> [WHAT IS EXPECTED]: The data below holds the lines to copy: everything from the line containing "o31ai_1: 8 / 8" to the line containing "Timing Repair Buffer", both ends included, set down exactly.

___ EXTRACTED INFORMATION

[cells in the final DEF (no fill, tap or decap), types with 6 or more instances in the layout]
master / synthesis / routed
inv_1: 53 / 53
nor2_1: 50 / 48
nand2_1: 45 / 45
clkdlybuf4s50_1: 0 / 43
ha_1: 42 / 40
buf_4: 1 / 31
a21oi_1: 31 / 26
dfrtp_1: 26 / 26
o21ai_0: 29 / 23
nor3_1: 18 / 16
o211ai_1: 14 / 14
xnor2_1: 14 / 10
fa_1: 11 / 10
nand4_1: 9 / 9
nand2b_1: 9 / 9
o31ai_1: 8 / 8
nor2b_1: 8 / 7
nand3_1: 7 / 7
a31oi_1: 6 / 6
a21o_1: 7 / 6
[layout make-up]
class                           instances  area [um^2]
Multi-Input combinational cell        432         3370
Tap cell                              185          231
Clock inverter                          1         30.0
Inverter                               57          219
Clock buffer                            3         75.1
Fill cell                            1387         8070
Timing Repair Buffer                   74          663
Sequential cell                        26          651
File: src/rtl/reaction_round_ctrl.sv
// Reaction-time round sequencer: idle blink, pseudo-random delay, timed LED test and
// result reporting (reaction ms, false start or timeout) for the LED blinker and display.
module reaction_round_ctrl #(
  parameter int TICKS_PER_MS = 100000,
  parameter int DELAY_MIN_MS = 1000,
  parameter int DELAY_BITS   = 11,
  parameter int TIMEOUT_MS   = 9999
) (
  input  logic        clk,
  input  logic        reset,
  input  logic        start_btn,
  input  logic        react_btn,
  output logic        waiting_to_start,
  output logic        turn_on_led_for_test,
  output logic [13:0] result_ms,
  output logic        result_valid,
  output logic        false_start,
  output logic        timeout,
  output logic        round_done
);

  localparam int              PW           = (TICKS_PER_MS > 1) ? $clog2(TICKS_PER_MS) : 1;
  localparam int              MS_MAX       = 16383;
  localparam logic [PW-1:0]   PRESC_LAST   = PW'(TICKS_PER_MS - 1);
  localparam logic [13:0]     TIMEOUT_LAST = 14'(TIMEOUT_MS - 1);
  localparam logic [13:0]     TIMEOUT_VAL  = 14'(TIMEOUT_MS);
  localparam logic [13:0]     DELAY_MIN    = 14'(DELAY_MIN_MS);

  // ms_cnt is 14 bits wide and must never wrap; a zero target would underflow target-1
  generate
    if (TIMEOUT_MS > MS_MAX || TIMEOUT_MS < 1 || DELAY_MIN_MS < 1 ||
        DELAY_MIN_MS + (32'd1 << DELAY_BITS) - 32'd1 > MS_MAX) begin : g_param_check
      $error("reaction_round_ctrl: timing parameters overflow the 14-bit ms counter");
    end
  endgenerate

  typedef enum logic [1:0] {
    IDLE    = 2'd0,
    DELAY   = 2'd1,
    MEASURE = 2'd2,
    DONE    = 2'd3
  } state_t;

  function automatic logic [15:0] lfsr_step(input logic [15:0] v);
    lfsr_step = {v[14:0], v[15] ^ v[13] ^ v[12] ^ v[10]};
  endfunction

  state_t        state_r;
  logic [15:0]   lfsr_r;
  logic [PW-1:0] presc_r;
  logic [13:0]   ms_cnt_r;
  logic [13:0]   target_r;
  logic          start_q_r;
  logic          react_q_r;
  logic          start_rise_r;
  logic          react_rise_r;
  logic          ms_tick_s;
  logic [13:0]   target_last_s;

  assign ms_tick_s     = (presc_r == PRESC_LAST);
  assign target_last_s = target_r - 14'd1;

  // Button edge registers and free-running LFSR
  always_ff @(posedge clk or posedge reset) begin
    if (reset) begin
      start_q_r    <= 1'b0;
      react_q_r    <= 1'b0;
      start_rise_r <= 1'b0;
      react_rise_r <= 1'b0;
      lfsr_r       <= 16'hACE1;
    end else begin
      start_q_r    <= start_btn;
      react_q_r    <= react_btn;
      start_rise_r <= start_btn & ~start_q_r;
      react_rise_r <= react_btn & ~react_q_r;
      lfsr_r       <= lfsr_step(lfsr_r);
    end
  end

  // Round sequencer: state, ms timing and all registered outputs
  always_ff @(posedge clk or posedge reset) begin
    if (reset) begin
      state_r              <= IDLE;
      presc_r              <= {PW{1'b0}};
      ms_cnt_r             <= 14'd0;
      target_r             <= 14'd0;
      waiting_to_start     <= 1'b1;
      turn_on_led_for_test <= 1'b0;
      result_ms            <= 14'd0;
      result_valid         <= 1'b0;
      false_start          <= 1'b0;
      timeout              <= 1'b0;
      round_done           <= 1'b0;
    end else begin
      round_done <= 1'b0;
      if (ms_tick_s) begin
        presc_r  <= {PW{1'b0}};
        ms_cnt_r <= ms_cnt_r + 14'd1;
      end else begin
        presc_r  <= presc_r + PW'(1);
      end
      // Every transition below restarts the ms timebase, overriding the update above
      case (state_r)
        IDLE, DONE: begin
          if (start_rise_r) begin
            state_r          <= DELAY;
            target_r         <= DELAY_MIN + 14'(lfsr_r[DELAY_BITS-1:0]);
            presc_r          <= {PW{1'b0}};
            ms_cnt_r         <= 14'd0;
            waiting_to_start <= 1'b0;
            result_ms        <= 14'd0;
            result_valid     <= 1'b0;
            false_start      <= 1'b0;
            timeout          <= 1'b0;
          end
        end
        DELAY: begin
          if (react_rise_r) begin
            state_r     <= DONE;
            presc_r     <= {PW{1'b0}};
            ms_cnt_r    <= 14'd0;
            false_start <= 1'b1;
            round_done  <= 1'b1;
          end else if (ms_tick_s && ms_cnt_r == target_last_s) begin
            state_r              <= MEASURE;
            presc_r              <= {PW{1'b0}};
            ms_cnt_r             <= 14'd0;
            turn_on_led_for_test <= 1'b1;
          end
        end
        MEASURE: begin
          if (react_rise_r) begin
            state_r              <= DONE;
            presc_r              <= {PW{1'b0}};
            ms_cnt_r             <= 14'd0;
            turn_on_led_for_test <= 1'b0;
            result_ms            <= ms_cnt_r;
            result_valid         <= 1'b1;
            round_done           <= 1'b1;
          end else if (ms_tick_s && ms_cnt_r == TIMEOUT_LAST) begin
            state_r              <= DONE;
            presc_r              <= {PW{1'b0}};
            ms_cnt_r             <= 14'd0;
            turn_on_led_for_test <= 1'b0;
            result_ms            <= TIMEOUT_VAL;
            timeout              <= 1'b1;
            round_done           <= 1'b1;
          end
        end
        default: begin
          state_r              <= IDLE;
          waiting_to_start     <= 1'b1;
          turn_on_led_for_test <= 1'b0;
        end
      endcase
    end
  end

endmodule

File: config.mk
export PLATFORM = sky130hd
export DESIGN_NAME = reaction_round_ctrl
export DESIGN_NICKNAME = d
export VERILOG_FILES = /design/src/rtl/reaction_round_ctrl.sv
export SDC_FILE = /design/constraint.sdc
export NUM_CORES = 1
export LEC_CHECK = 0
export CORE_AREA = 2 2 92 94
export DETAILED_ROUTE_END_ITERATION = 7
export DIE_AREA = 0 0 94 96
export PLACE_DENSITY = 0.75
export SLEW_MARGIN = 20
export SYNTH_ARGS = -nofsm -noshare
export SYNTH_HDL_FRONTEND = slang
export SYNTH_SLANG_ARGS = --single-unit
File: constraint.sdc
create_clock -name clk -period 3 [get_ports clk]
set_input_delay 0.6 -clock clk [delete_from_list [all_inputs] [get_ports clk]]
set_output_delay 0.6 -clock clk [all_outputs]
set_load 0.005 [all_outputs]
===== config.mk =====
export PLATFORM = sky130hd
export DESIGN_NAME = apb_master_wait_bridge
export DESIGN_NICKNAME = d
export VERILOG_FILES = /design/src/rtl/apb_master_wait_bridge.sv
export SDC_FILE = /design/constraint.sdc
export NUM_CORES = 1
export LEC_CHECK = 0
export ABC_AREA = 1
export CAP_MARGIN = 20
export CORE_ASPECT_RATIO = 1.2
export CORE_MARGIN = 2
export CORE_UTILIZATION = 35
export DETAILED_ROUTE_END_ITERATION = 16
export PLACE_DENSITY = 0.72
export SYNTH_ARGS = -nofsm -noshare
export SYNTH_HDL_FRONTEND = slang
export SYNTH_SLANG_ARGS = --single-unit

===== constraint.sdc =====
create_clock -name PCLK -period 1.6 [get_ports PCLK]
set_input_delay 0.4 -clock PCLK [delete_from_list [all_inputs] [get_ports PCLK]]
set_output_delay 0.4 -clock PCLK [all_outputs]
set_load 0.05 [all_outputs]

______

> [SOLVED PROBLEM]:
o31ai_1: 8 / 8
nor2b_1: 8 / 7
nand3_1: 7 / 7
a31oi_1: 6 / 6
a21o_1: 7 / 6
[layout make-up]
class                           instances  area [um^2]
Multi-Input combinational cell        432         3370
Tap cell                              185          231
Clock inverter                          1         30.0
Inverter                               57          219
Clock buffer                            3         75.1
Fill cell                            1387         8070
Timing Repair Buffer                   74          663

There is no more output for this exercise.